The Undoing Project by Michael Lewis is about two prominent Israeli psychologists, Amos Tversky and Daniel Kahneman.
I decided to read the book after watching a number of interviews where Malcolm Gladwell named him as his favourite author.
So, I was super excited about Michael Lewis (and what might be in store): He’s my favourite’s favourite!
I’m happy to say his book is every bit I expected.
On balance though, I find the writing style by Malcolm Gladwell easier and more engaging.
His books, I’d finish in 2 or 3 days.
This book The Undoing took far longer.
Getting Into It
The first chapter titled Man Boobs, though interesting, made me question briefly whether I chose the right book.

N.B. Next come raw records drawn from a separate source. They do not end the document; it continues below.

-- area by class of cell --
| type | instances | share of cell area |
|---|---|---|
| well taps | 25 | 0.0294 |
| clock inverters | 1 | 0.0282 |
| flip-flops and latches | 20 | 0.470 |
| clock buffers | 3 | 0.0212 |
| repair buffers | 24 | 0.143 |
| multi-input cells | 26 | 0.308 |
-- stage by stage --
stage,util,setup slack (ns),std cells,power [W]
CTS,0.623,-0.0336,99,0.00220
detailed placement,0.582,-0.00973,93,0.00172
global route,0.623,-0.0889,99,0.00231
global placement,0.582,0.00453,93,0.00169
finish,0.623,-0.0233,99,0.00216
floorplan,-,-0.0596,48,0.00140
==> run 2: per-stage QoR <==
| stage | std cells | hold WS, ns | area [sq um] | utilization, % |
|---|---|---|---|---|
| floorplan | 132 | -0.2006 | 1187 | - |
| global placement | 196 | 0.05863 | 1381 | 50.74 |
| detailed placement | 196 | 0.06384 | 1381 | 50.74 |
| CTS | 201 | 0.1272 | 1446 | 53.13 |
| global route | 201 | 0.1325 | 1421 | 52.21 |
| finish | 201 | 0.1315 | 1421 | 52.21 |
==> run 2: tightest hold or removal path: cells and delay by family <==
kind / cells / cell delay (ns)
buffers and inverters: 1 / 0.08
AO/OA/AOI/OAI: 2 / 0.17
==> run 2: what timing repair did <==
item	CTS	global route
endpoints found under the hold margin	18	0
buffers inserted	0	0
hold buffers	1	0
File: src/rtl/spi_pkg.sv
// spi_pkg: shared SPI frame constants and FSM state encoding for spi_master_arb
//   SPI_BYTE_W        bits per frame payload
//   SPI_FRAME_PULSES  sclk pulses per frame (lead + data + trail)
//   SPI_LEAD_PULSES   dummy pulses sent before the first data bit
package spi_pkg;
    localparam int SPI_BYTE_W       = 8;
    localparam int SPI_FRAME_PULSES = 10;
    localparam int SPI_LEAD_PULSES  = 1;
    typedef enum logic [2:0] {
        IDLE  = 3'd0,
        SETUP = 3'd1,
        SHIFT = 3'd2,
        HOLD  = 3'd3,
        GAP   = 3'd4
    } state_t;
endpackage

File: src/rtl/spi_master_arb_if.sv
// spi_master_arb_if: requester fabric and SPI pin bundle for spi_master_arb
//   req/tx_data     requester -> master (level request, byte i at [8*i+7:8*i])
//   gnt/ack/busy    master -> requesters
//   sclk/mosi/cs    master -> SPI receiver pins
interface spi_master_arb_if
    import spi_pkg::*;
#(
    parameter int NUM_REQ = 4
);
    logic [NUM_REQ-1:0]            req, gnt, ack;
    logic [SPI_BYTE_W*NUM_REQ-1:0] tx_data;
    logic                          busy, sclk, mosi, cs;
    modport master (input req, tx_data, output gnt, ack, busy, sclk, mosi, cs);
    modport slave  (output req, tx_data, input gnt, ack, busy, sclk, mosi, cs);
endinterface

File: src/rtl/spi_rr_arbiter.sv
// spi_rr_arbiter: combinational round-robin pick starting at the pointer
//   req_i  request vector
//   ptr_i  index with highest priority this round
//   en_i   pick enable
//   gnt_o  one-hot grant, zero when disabled or no request
module spi_rr_arbiter #(
    parameter int NUM_REQ = 4
) (
    input  logic [NUM_REQ-1:0]         req_i,
    input  logic [$clog2(NUM_REQ)-1:0] ptr_i,
    input  logic                       en_i,
    output logic [NUM_REQ-1:0]         gnt_o
);
    localparam int PW = $clog2(NUM_REQ);
    logic [PW-1:0] idx;
    always_comb begin
        gnt_o = '0;
        idx   = '0;
        // scan farthest-first so the requester nearest the pointer is written last and wins
        for (int k = NUM_REQ - 1; k >= 0; k--) begin
            idx = PW'((int'(ptr_i) + k) % NUM_REQ);
            if (en_i && req_i[idx])
                gnt_o = NUM_REQ'(1) << idx;
        end
    end
endmodule
--- src/rtl/vga_proc_pkg.sv ---
// Shared definitions for the VGA grayscale processing blocks: default window
// size, datapath widths, controller state encoding and a level step helper.
package vga_proc_pkg;

    localparam int H_ACT_DEF = 617;
    localparam int V_ACT_DEF = 478;

    localparam int ACC_W = 27;   // per-frame gray sum
    localparam int CNT_W = 19;   // per-frame pixel count
    localparam int LVL_W = 4;    // contrast level

    typedef enum logic [1:0] {
        ST_ACCUM = 2'd0,
        ST_DIV   = 2'd1,
        ST_ADJ   = 2'd2
    } ctrl_state_e;

    // One saturating step of a level; simultaneous up and down cancel out.
    function automatic logic [LVL_W-1:0] lvl_step(input logic [LVL_W-1:0] lvl,
                                                  input logic             up,
                                                  input logic             dn);
        logic [LVL_W-1:0] nxt;
        nxt = lvl;
        if (up && !dn && lvl != {LVL_W{1'b1}}) nxt = lvl + LVL_W'(1);
        else if (dn && !up && lvl != '0)       nxt = lvl - LVL_W'(1);
        return nxt;
    endfunction

endpackage

--- src/rtl/seq_divider.sv ---
// Restoring divider, one quotient bit per clock. A start pulse loads the
// operands; ACC_W iterations later the quotient is final. done is high during
// the cycle whose closing edge performs the last iteration, so the caller can
// step its own FSM on that same edge and read quot on the following cycle.
module seq_divider
    import vga_proc_pkg::*;
(
    input  logic             clk,
    input  logic             rst,
    input  logic             start,
    input  logic [ACC_W-1:0] num,
    input  logic [CNT_W-1:0] den,
    output logic             busy,
    output logic             done,
    output logic [ACC_W-1:0] quot
);

    localparam int              IDX_W = $clog2(ACC_W);
    localparam logic [IDX_W-1:0] LAST = IDX_W'(ACC_W - 1);

    logic             busy_q, busy_d;
    logic [IDX_W-1:0] idx_q, idx_d;
    logic [CNT_W-1:0] rem_q, rem_d;
    logic [ACC_W-1:0] quo_q, quo_d;
    logic [CNT_W-1:0] den_q, den_d;
    logic             dz_q, dz_d;
    logic [CNT_W:0]   rem_sh;
    logic [CNT_W:0]   diff;

    // Shift the next numerator bit into the remainder and try the subtraction;
    // the top bit of diff is the borrow.
    always_comb begin
        rem_sh = {rem_q, quo_q[ACC_W-1]};
        diff   = rem_sh - {1'b0, den_q};
        busy_d = busy_q;
        idx_d  = idx_q;
        rem_d  = rem_q;
        quo_d  = quo_q;
        den_d  = den_q;
        dz_d   = dz_q;
        if (start) begin
            busy_d = 1'b1;
            idx_d  = '0;
            rem_d  = '0;
            quo_d  = num;
            den_d  = den;
            dz_d   = (den == '0);
        end else if (busy_q) begin
            if (!diff[CNT_W]) begin
                rem_d = diff[CNT_W-1:0];
                quo_d = {quo_q[ACC_W-2:0], 1'b1};
            end else begin
                rem_d = rem_sh[CNT_W-1:0];
                quo_d = {quo_q[ACC_W-2:0], 1'b0};
            end
            idx_d = idx_q + IDX_W'(1);
            if (idx_q == LAST) busy_d = 1'b0;
        end
    end

    // Divider state registers.
    always_ff @(posedge clk or posedge rst) begin
        if (rst) begin
            busy_q <= 1'b0;
            idx_q  <= '0;
            rem_q  <= '0;
            quo_q  <= '0;
            den_q  <= '0;
            dz_q   <= 1'b0;
        end else begin
            busy_q <= busy_d;
            idx_q  <= idx_d;
            rem_q  <= rem_d;
            quo_q  <= quo_d;
            den_q  <= den_d;
            dz_q   <= dz_d;
        end
    end

    assign busy = busy_q;
    assign done = busy_q && (idx_q == LAST);
    // A zero divisor would otherwise produce an all-ones quotient.
    assign quot = dz_q ? '0 : quo_q;

endmodule

--- src/rtl/contrast_level_ctrl.sv ---
// Frame-rate contrast controller: accumulates gray intensity over the active
// window, divides for the frame mean, and schedules the contrast level and
// bright enable so that every change lands on a frame boundary.
module contrast_level_ctrl
    import vga_proc_pkg::*;
#(
    parameter int H_ACT     = H_ACT_DEF,
    parameter int V_ACT     = V_ACT_DEF,
    parameter int TARGET    = 128,
    parameter int HYST      = 8,
    parameter int LEVEL_RST = 0
) (
    input  logic             iCLK,
    input  logic             iRST,
    input  logic             iPIX_VAL,
    input  logic [12:0]      iROW,
    input  logic [12:0]      iCOL,
    input  logic [7:0]       iGRAY,
    input  logic             iAUTO,
    input  logic             iKEY_UP,
    input  logic             iKEY_DN,
    input  logic             iBRIGHT_EN,
    output logic [LVL_W-1:0] oLEVEL,
    output logic             oBRIGHT,
    output logic [7:0]       oMEAN,
    output logic             oMEAN_VLD,
    output logic             oBUSY
);

    localparam logic [12:0]      COL_LIM  = 13'(H_ACT);
    localparam logic [12:0]      ROW_LIM  = 13'(V_ACT);
    localparam logic [12:0]      COL_LAST = 13'(H_ACT - 1);
    localparam logic [12:0]      ROW_LAST = 13'(V_ACT - 1);
    localparam logic [ACC_W-1:0] LO_TH    = ACC_W'(TARGET - HYST);
    localparam logic [ACC_W-1:0] HI_TH    = ACC_W'(TARGET + HYST);
    localparam logic [LVL_W-1:0] LVL_INIT = LVL_W'(LEVEL_RST);

    ctrl_state_e      state_q, state_d;
    logic [ACC_W-1:0] sum_q, sum_d;
    logic [CNT_W-1:0] cnt_q, cnt_d;
    logic             sync_q, sync_d;
    logic [LVL_W-1:0] level_q, level_d;
    logic [LVL_W-1:0] pend_q, pend_d;
    logic             bright_q, bright_d;
    logic [7:0]       mean_q, mean_d;
    logic             mean_vld_q, mean_vld_d;

    logic             qual, fe;
    logic [ACC_W-1:0] snap_sum;
    logic [CNT_W-1:0] snap_cnt;
    logic             div_start, div_busy, div_done;
    logic [ACC_W-1:0] div_quot;

    // Pixel qualification and frame-end detect.
    always_comb begin
        qual = iPIX_VAL && (iROW < ROW_LIM) && (iCOL < COL_LIM);
        fe   = qual && (iROW == ROW_LAST) && (iCOL == COL_LAST);
    end

    // The snapshot includes the frame-end pixel itself, so the accumulators
    // can clear on that edge without losing it.
    assign snap_sum  = sum_q + {{(ACC_W-8){1'b0}}, iGRAY};
    assign snap_cnt  = cnt_q + CNT_W'(1);
    // The first frame end after reset only arms sync: that frame was partial.
    assign div_start = fe && sync_q && (state_q == ST_ACCUM);

    seq_divider u_div (
        .clk   (iCLK),
        .rst   (iRST),
        .start (div_start),
        .num   (snap_sum),
        .den   (snap_cnt),
        .busy  (div_busy),
        .done  (div_done),
        .quot  (div_quot)
    );

    // Next-state for accumulators, FSM, level scheduling and mean output.
    always_comb begin
        state_d    = state_q;
        sum_d      = sum_q;
        cnt_d      = cnt_q;
        sync_d     = sync_q;
        level_d    = level_q;
        bright_d   = bright_q;
        mean_d     = mean_q;
        mean_vld_d = 1'b0;

        if (fe) begin
            sum_d    = '0;
            cnt_d    = '0;
            sync_d   = 1'b1;
            bright_d = iBRIGHT_EN;
            if (!iAUTO) level_d = pend_q;
        end else if (qual) begin
            sum_d = snap_sum;
            cnt_d = snap_cnt;
        end

        case (state_q)
            ST_ACCUM: if (div_start) state_d = ST_DIV;
            ST_DIV:   if (div_done)  state_d = ST_ADJ;
            ST_ADJ: begin
                mean_d     = div_quot[7:0];
                mean_vld_d = 1'b1;
                if (iAUTO) level_d = lvl_step(level_q, div_quot < LO_TH, div_quot > HI_TH);
                state_d    = ST_ACCUM;
            end
            default:  state_d = ST_ACCUM;
        endcase

        // In auto the pending level shadows the committed one, so dropping to
        // manual resumes from wherever auto left off.
        if (iAUTO) pend_d = level_d;
        else       pend_d = lvl_step(pend_q, iKEY_UP, iKEY_DN);
    end

    // Controller registers.
    always_ff @(posedge iCLK or posedge iRST) begin
        if (iRST) begin
            state_q    <= ST_ACCUM;
            sum_q      <= '0;
            cnt_q      <= '0;
            sync_q     <= 1'b0;
            level_q    <= LVL_INIT;
            pend_q     <= LVL_INIT;
            bright_q   <= 1'b0;
            mean_q     <= '0;
            mean_vld_q <= 1'b0;
        end else begin
            state_q    <= state_d;
            sum_q      <= sum_d;
            cnt_q      <= cnt_d;
            sync_q     <= sync_d;
            level_q    <= level_d;
            pend_q     <= pend_d;
            bright_q   <= bright_d;
            mean_q     <= mean_d;
            mean_vld_q <= mean_vld_d;
        end
    end

    assign oLEVEL    = level_q;
    assign oBRIGHT   = bright_q;
    assign oMEAN     = mean_q;
    assign oMEAN_VLD = mean_vld_q;
    assign oBUSY     = div_busy;

endmodule
--- config.mk ---
export PLATFORM = sky130hd
export DESIGN_NAME = contrast_level_ctrl
export DESIGN_NICKNAME = d
export VERILOG_FILES = /design/src/rtl/vga_proc_pkg.sv /design/src/rtl/seq_divider.sv /design/src/rtl/contrast_level_ctrl.sv
export SDC_FILE = /design/constraint.sdc
export NUM_CORES = 1
export LEC_CHECK = 0
export ABC_AREA = 1
export CAP_MARGIN = 20
export CORE_ASPECT_RATIO = 0.9
export CORE_UTILIZATION = 45
export CTS_CLUSTER_DIAMETER = 100
export DETAILED_ROUTE_END_ITERATION = 16
export GPL_ROUTABILITY_DRIVEN = 1
export SETUP_SLACK_MARGIN = 0.05
export SLEW_MARGIN = 0
export SYNTH_ARGS = -nofsm -noshare
export SYNTH_HDL_FRONTEND = slang
export SYNTH_SLANG_ARGS = --single-unit
--- constraint.sdc ---
create_clock -name iCLK -period 8.68 [get_ports iCLK]
set_clock_uncertainty 0.05 [all_clocks]
set_input_delay 1.736 -clock iCLK [delete_from_list [all_inputs] [get_ports iCLK]]
set_output_delay 1.736 -clock iCLK [all_outputs]
set_load 0.1 [all_outputs]
### After elaboration in Yosys (flattened, before gate mapping)

Cells that the tools add are included.

* bitwise gates (word level): 0
* $mul: 0
* shift operators: 0
* reductions and logical operators: 27
* mux-type cells: 29
* order comparisons: 4
* add/sub/neg operators: 8
* div/mod/pow operators: 0
* eq/ne operators: 9

Operators by type and width (count)
* $mux 27: 5
* $mux 19: 5
* $mux 4: 9
* $add 27x8->27: 1
* $gt 27x8->1 const B: 1
* $lt 27x7->1 const B: 1
* $sub 20x19->20: 1
* $add 19x1->19 const B: 1
* $logic_not 19->1: 1
* $logic_and 1x1->1: 15
* $eq 13x10->1 const B: 1
* $eq 13x9->1 const B: 1
* $lt 13x10->1 const B: 1
* $lt 13x9->1 const B: 1
* $mux 5: 2
* $add 4x1->4 const B: 2
* $ne 4x4->1 const B: 2
* $reduce_bool 4->1: 2
* $sub 4x1->4 const B: 2
* $add 5x1->5 const B: 1
* $eq 5x5->1 const B: 1
* $mux 1: 5
* $logic_not 1->1: 4
* $mux 2: 2
* 8 further kinds: 10

* bits in registers: 139
* memory bits (writable): 0
* bits of input ports: 41
* word-level logic and storage cells: 92
* latch bits: 0
* memories: 0
* bits in read-only memories: 0

### Depth between registers and ports, before layout

* depth in word-level cells: 10
* depth in mapped cells: 16
* gate-level depth less buffers: 16

### By module

From an unflattened synthesis, not the netlist that was laid out.

* cell total of the unflattened synthesis: 1224
* area total of the unflattened synthesis: 9131.3 sq um

Modules (own cells, without submodules)
* seq_divider: area each 4655.7 sq um, times used 1, cells an instance 634
* contrast_level_ctrl: area each 4475.5 sq um, times used 1, cells an instance 590

### Least setup slack after synthesis

OpenSTA, ideal clock, no wires.

* path kind: input to register
* start: input iGRAY[0]
* end: register sum_q[26]
* arrival: 3.246 ns
* data required time: 8.502 ns
* stages: 11
* slack: 5.256 ns
* path through: ha_1 > fa_1 > nand3_1 > nand2_1 > nand2_1 > nand3_1 > nand3_1 > nor2_2 > nand2_1 > xor2_1 > o21ai_0

* cells in the longest elaborated chain, start to end: 3

RTL lines
* from (decl): RTL line contrast_level_ctrl.sv:18 `input logic [7:0] iGRAY,`
* $add 27x8->27: RTL line contrast_level_ctrl.sv:62 `assign snap_sum = sum_q + {{(ACC_W-8){1'b0}}, iGRAY};`
* $mux 27: RTL line contrast_level_ctrl.sv:95 `end else if (qual) begin`
* $mux 27: RTL line contrast_level_ctrl.sv:89 `if (fe) begin`
* to (signal assigned): RTL line contrast_level_ctrl.sv:132 `sum_q <= sum_d;`
* to (decl): RTL line contrast_level_ctrl.sv:39 `logic [ACC_W-1:0] sum_q, sum_d;`

Every way passes these cells. The select of a mux whose other input is x is not followed.
A chain may end at the register's enable or synchronous reset.

### Worst setup path in the final report

* start: input iCOL[1]
* end: register u_div.quo_q[20]

* cells in the longest elaborated chain, start to end: 7
* elaborated cells on any way between the ends: 9
* classes of those cells: order compare (1); eq/ne (1); mux (1); reduce/logical (6)

RTL lines
* from (decl): RTL line contrast_level_ctrl.sv:17 `input logic [12:0] iCOL,`
* $lt 13x10->1: RTL line contrast_level_ctrl.sv:56 `qual = iPIX_VAL && (iROW < ROW_LIM) && (iCOL < COL_LIM);`
* $logic_and 1x1->1: RTL line contrast_level_ctrl.sv:56
* $logic_and 1x1->1: RTL line contrast_level_ctrl.sv:57 `fe = qual && (iROW == ROW_LAST) && (iCOL == COL_LAST);`
* $logic_and 1x1->1 *: RTL line contrast_level_ctrl.sv:57
* $logic_and 1x1->1 * (2 in a row): RTL line contrast_level_ctrl.sv:65 `assign div_start = fe && sync_q && (state_q == ST_ACCUM);`
* $mux 27 / $reduce_bool 2->1 (equally long branches)
* to (signal assigned): RTL line seq_divider.sv:74 `quo_q <= quo_d;`
* to (decl): RTL line seq_divider.sv:24 `logic [ACC_W-1:0] quo_q, quo_d;`

Mark *: on every way between the ends. The rest lies on a longest branch, timed or not.

==> results_dict.tcl <==
set metrics [dict create \
    drt-total-wl_um 22000 \
    syn_nets 1253 \
    cts.clk_slew.worst_paths_ps 60 \
    wire_per_inst_um 14.8 \
    register_area_um2 3480 \
    hold_viol 0 \
    rsz0062_at_grt "no" \
    period_needed_ps 5400 \
    rr_startpoint "u_div.den_q[10]" \
    dp.cells 1453 \
    crit_slowest_cell "nand3_4" \
    synth_edf_count 0 \
    synth.top_cell.area_share_pct 38.7 \
    slew_violations 0 \
    nets 1300 \
    clockRootBuffer "clkbuf_16" \
    place_congestion 0.894 \
    grt_pass1_wl_um 37100 \
    cts_buffers 17 \
    grt_max_degree 83 \
    multiInputGateArea_um2 4660 \
    worst_pin_slew_ps 1030 \
    postRouteAntennaNets 0 \
    peakVddDrop_mv 0.0972 \
    cpPeakStageDelay_ps 900 \
    ys.flop_type "dfrtp_1" \
    layout-drive-gt1-share_pct 6.73 \
    timing.max_cap.violations 0 \
    whs_ps 428 \
    synth.largest_area_cell "dfrtp_1" \
    clock_latency_ps 430 \
    status "complete, no violations" \
    async_flop_share_pct 100 \
    crit_top_cell "nand2_1" \
    cts.sinks 139 \
    seq_area_frac_synth_pct 38.7 \
    die_y_um 136 \
    setup.worst_path.end_class "register" \
    p_leak_nw 4.91 \
    start_util_pct 46.3 \
    crit_end "u_div.quo_q[20]" \
    crit_type "in2reg" \
    port_buffers 55 \
    syn_area_per_cell_um2 7.65 \
    rrSetupSlack_ps 5780 \
    area_delta_synth_final_pct 13.3 \
    synth_area_um2 8990 \
    route.vias.total 7701 \
    path_cells "clkdlybuf4s50_1 -> inv_1 -> nand2_1 -> o21ai_1 -> nand2_1 -> nand2_1 -> nand2_1 -> a21oi_2 -> nand3_4 -> nand2_2 -> inv_4 -> nand2_1 -> o21ai_0 -> inv_1 -> o21ai_1" \
    cp_data_required_time_ps 8910 \
    netlist_top_cells_area "dfrtp_1, nand2_1, inv_1" \
    drtIter0Drc 421 \
    critPathArrivalTime_ps 5620 \
    die_w_um 151 \
    place_area_um2 9650 \
    antenna_found_initial 0 \
    viasPerCell 5.19 \
    fmax_mhz 185 \
    firstDrtPassIters 5 \
    crit_path_start_kind "input pin" \
    hold_path_class "reg2reg" \
    clock_path_buffers 2 \
    synth_cells 1175 \
    htreeDepth 4 \
    setup_viol 0 \
    holdBufCountCts 0 \
    io_pins 56 \
    reg2reg_depth 11 \
    crit_fanout 67 \
    fill_cells 1886 \
    rows 48 \
    instances_no_fill 1484 \
    gr-total-overflow 0 \
    post_cts_buffers 0 \
    grt_pass1_vias 7290 \
    hpwlAfterDp_um 16000 \
    final_area_um2 10200 \
    min_period_over_period_pct 62.2 \
    cts-resized-gates 0 \
    setup_tns_ps 0 \
    diodes 0 \
    coreArea_um2 19400 \
    cts_tree "built" \
    fp.dieArea_um2 20500 \
    ys_ff_latch 139 \
    drc_errors 0 \
    synth.distinct_cells 48 \
    power_density_nw_per_um2 148 \
    maxSlewHeadroom_pct 31.0 \
    worstReg2RegEnd "u_div.rem_q[14]" \
    track_usage_pct 23.2 \
    synth_warnings 0 \
    critPathLaunch "iCOL[1]" \
]
## cell usage after synthesis, drive strengths merged (13+ instances only)
cell type and instances:
xnor2 13, nor2 99, nand2 308, dfrtp 139, ha 34, nand4 30, buf 21, o211ai 22
o22ai 13, nand3 75, a21oi 30, xor2 47, inv 163, o21ai 106, nor3 23
## flip-flops by register name, summed over array words and instances (netlist names), 2 cells and up
name / flops
u_div.den_q: 19
u_div.quo_q: 27
pend_q: 4
cnt_q: 19
oMEAN: 8
state_q: 2
oLEVEL: 4
sum_q: 27
u_div.idx_q: 5
u_div.rem_q: 19
## worst min-delay path by stage
stage	startpoint	to	slack [ps]	cells after the start
after detailed placement	oMEAN[3]	oMEAN[3]	410	2
after floorplan	sync_q	sync_q	400	2
after CTS	oMEAN[3]	oMEAN[3]	430	2
after global routing	oMEAN[3]	oMEAN[3]	450	2
final	oMEAN[3]	oMEAN[3]	430	2
after global placement	oMEAN[3]	oMEAN[3]	410	2
## logic make-up after synthesis
logic type                 count (synthesis)  share of synthesized area (%)
AOI/OAI and AO/OA                        199                           13.9
DFF                                      139                           38.7
and+or+nand+nor                          546                           26.6
muxes                                      1                          0.125
adders and majority gates                 37                           5.40
buffers and inverters                    193                           9.44
xor gates and xnor gates                  60                           5.85
## metal layers
metal	track usage [%]	wire length, um	vias to the layer above
met3	4.43	903	22
met2	32.5	9070	133
met4	6.50	262	0
li1	-	-	3947
met1	35.6	11800	3599
met5	0	0	-
## placed cells by master, fill, tap and decap left out, types with 5 or more instances in the layout
cell type	n
ha_1	34
xnor2_1	13
o211ai_2	10
clkbuf_16	17
xor2_1	47
o21bai_1	5
a21oi_1	29
inv_1	158
nand2_1	301
nor3_1	21
o221ai_1	7
nand2_2	6
o211ai_1	12
clkdlybuf4s50_1	55
o21ai_0	88
o21ai_1	17
nand3_1	72
dfrtp_1	139
o221ai_2	5
nor2_1	87
clkinvlp_4	5
nand4_1	30
o22ai_1	13
nor2_2	8
## power by group
| group | leakage (nW) | internal, W | switching, W |
|---|---|---|---|
| clock network | 0.250 | 0.000374 | 0.000299 |
| registers | 1.83 | 0.000663 | 0.0000208 |
| logic | 2.84 | 0.0000562 | 0.0000910 |
## cell type report
cell class	count	share of cell area, %
inverter	163	6.13
sequential	139	34.1
clock buffer	19	4.35
timing repair buffer	58	5.63
clock inverter	12	0.921
tap	250	3.07
multi-input combinational	843	45.8
## stage by stage
step | util (%) | setup WS [ps] | power [W]
floorplan | - | 3170 | 0.000793
global placement | 49.7 | 2860 | 0.000844
detailed placement | 49.7 | 2790 | 0.000845
CTS | 52.5 | 3280 | 0.00152
global route | 52.5 | 2760 | 0.00157
finish | 52.5 | 3280 | 0.00150
## worst max-delay path, delay by kind of cell
kind	cells	cell delay (ps)
AO/OA/AOI/OAI	4	1060
buffers and inverters	4	830
AND/OR/NAND/NOR	7	1950
Power figures use the tool's default switching activity.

I knew it’s about two psychologists so I knew the first chapter was laying the foundation in the context of understanding judgement and decision making.
The field explored in depth by these psychologists.
But I found it hard to get into basketball references in it, mostly because I’m not familiar with (or interested in) this particular sport.
Then it progresses, beginning with the childhood background of these two amazing psychologists which I found fascinating.
Living in fear of being found by the Nazis or living and fighting in the war conflict zone.
Individually, how they were like in school or how they developed an interest in psychology.
Yin and Yang
They were remarkably different people like yin and yang.
One was a pessimist, doubtful of himself, subdued, more like a loner, survivor and peace seeker. An early riser, jumping from ideas to ideas.
The other was an optimist, sure of himself, popular, warrior and fighter. Night person, zeroing in on ideas and shaping them. Whose anecdotes made me laugh out loud a couple of times.
Both shared unparalleled intellectual vigour.
They found something in the other that they lack, which led them to more than a decade long friendship and intellectual collaboration.
The way they pursued in the field, bouncing off ideas, developing a theory around them and presenting it, made me utter lots of ‘oh, I see…’.
It delighted my curiosity of the human mind, therefore, my reading experience.
The relationship between the two is described as something akin to two people in love.
Except their kinship is linked by a mind.
The way their relationship disintegrate is indeed similar to a married couple: one wanting to get out of the relationship while the other wanting to hold onto it.
Little things like whose name appears first in a research paper they have written, who’s nominated in what awards, how the world unreasonably discriminate them when the work is done with a combined effort and intelligence, why one person isn’t more forthcoming to present them in equal stance or more importantly (to the other person) doesn’t express it so during their private interactions.
How it all made the once successful relationship flounder.
And how even the best mind of the world was subject to the ups and downs of emotions we’re prone to.
Oh, and how they were in and out of being between academics and soldiers.
If the beginning of the book was lukewarm, the last couple of chapters were intense.
You can almost, through stories recounted by people close to them, hear their laughter working behind a closed door where no one but the two existed.
I’ve enjoyed following along various scenarios the author introduced which were developed by these two remarkable men.
It changed my perception and understanding of how irrational we humans are.
The Friendship, Joy, Sorrow and Pain
Overall, I was touched by the friendship, joy, sorrow and pain these two psychologists went through.
It’s hard to pick my highlights: there are too many.
Also, there’s a danger in that you’ll lose a broader understanding when you mechanically read through the highlights.
So, I thoroughly recommend you read the book especially if you’re interested in psychology.
I couldn’t help it: I cried at the end of the book.
I’m going to share only one highlight.
I get choked up every time I read this quote:
Life is a book. The fact that it was a short book doesn’t mean it wasn’t a good book. It was a very good book.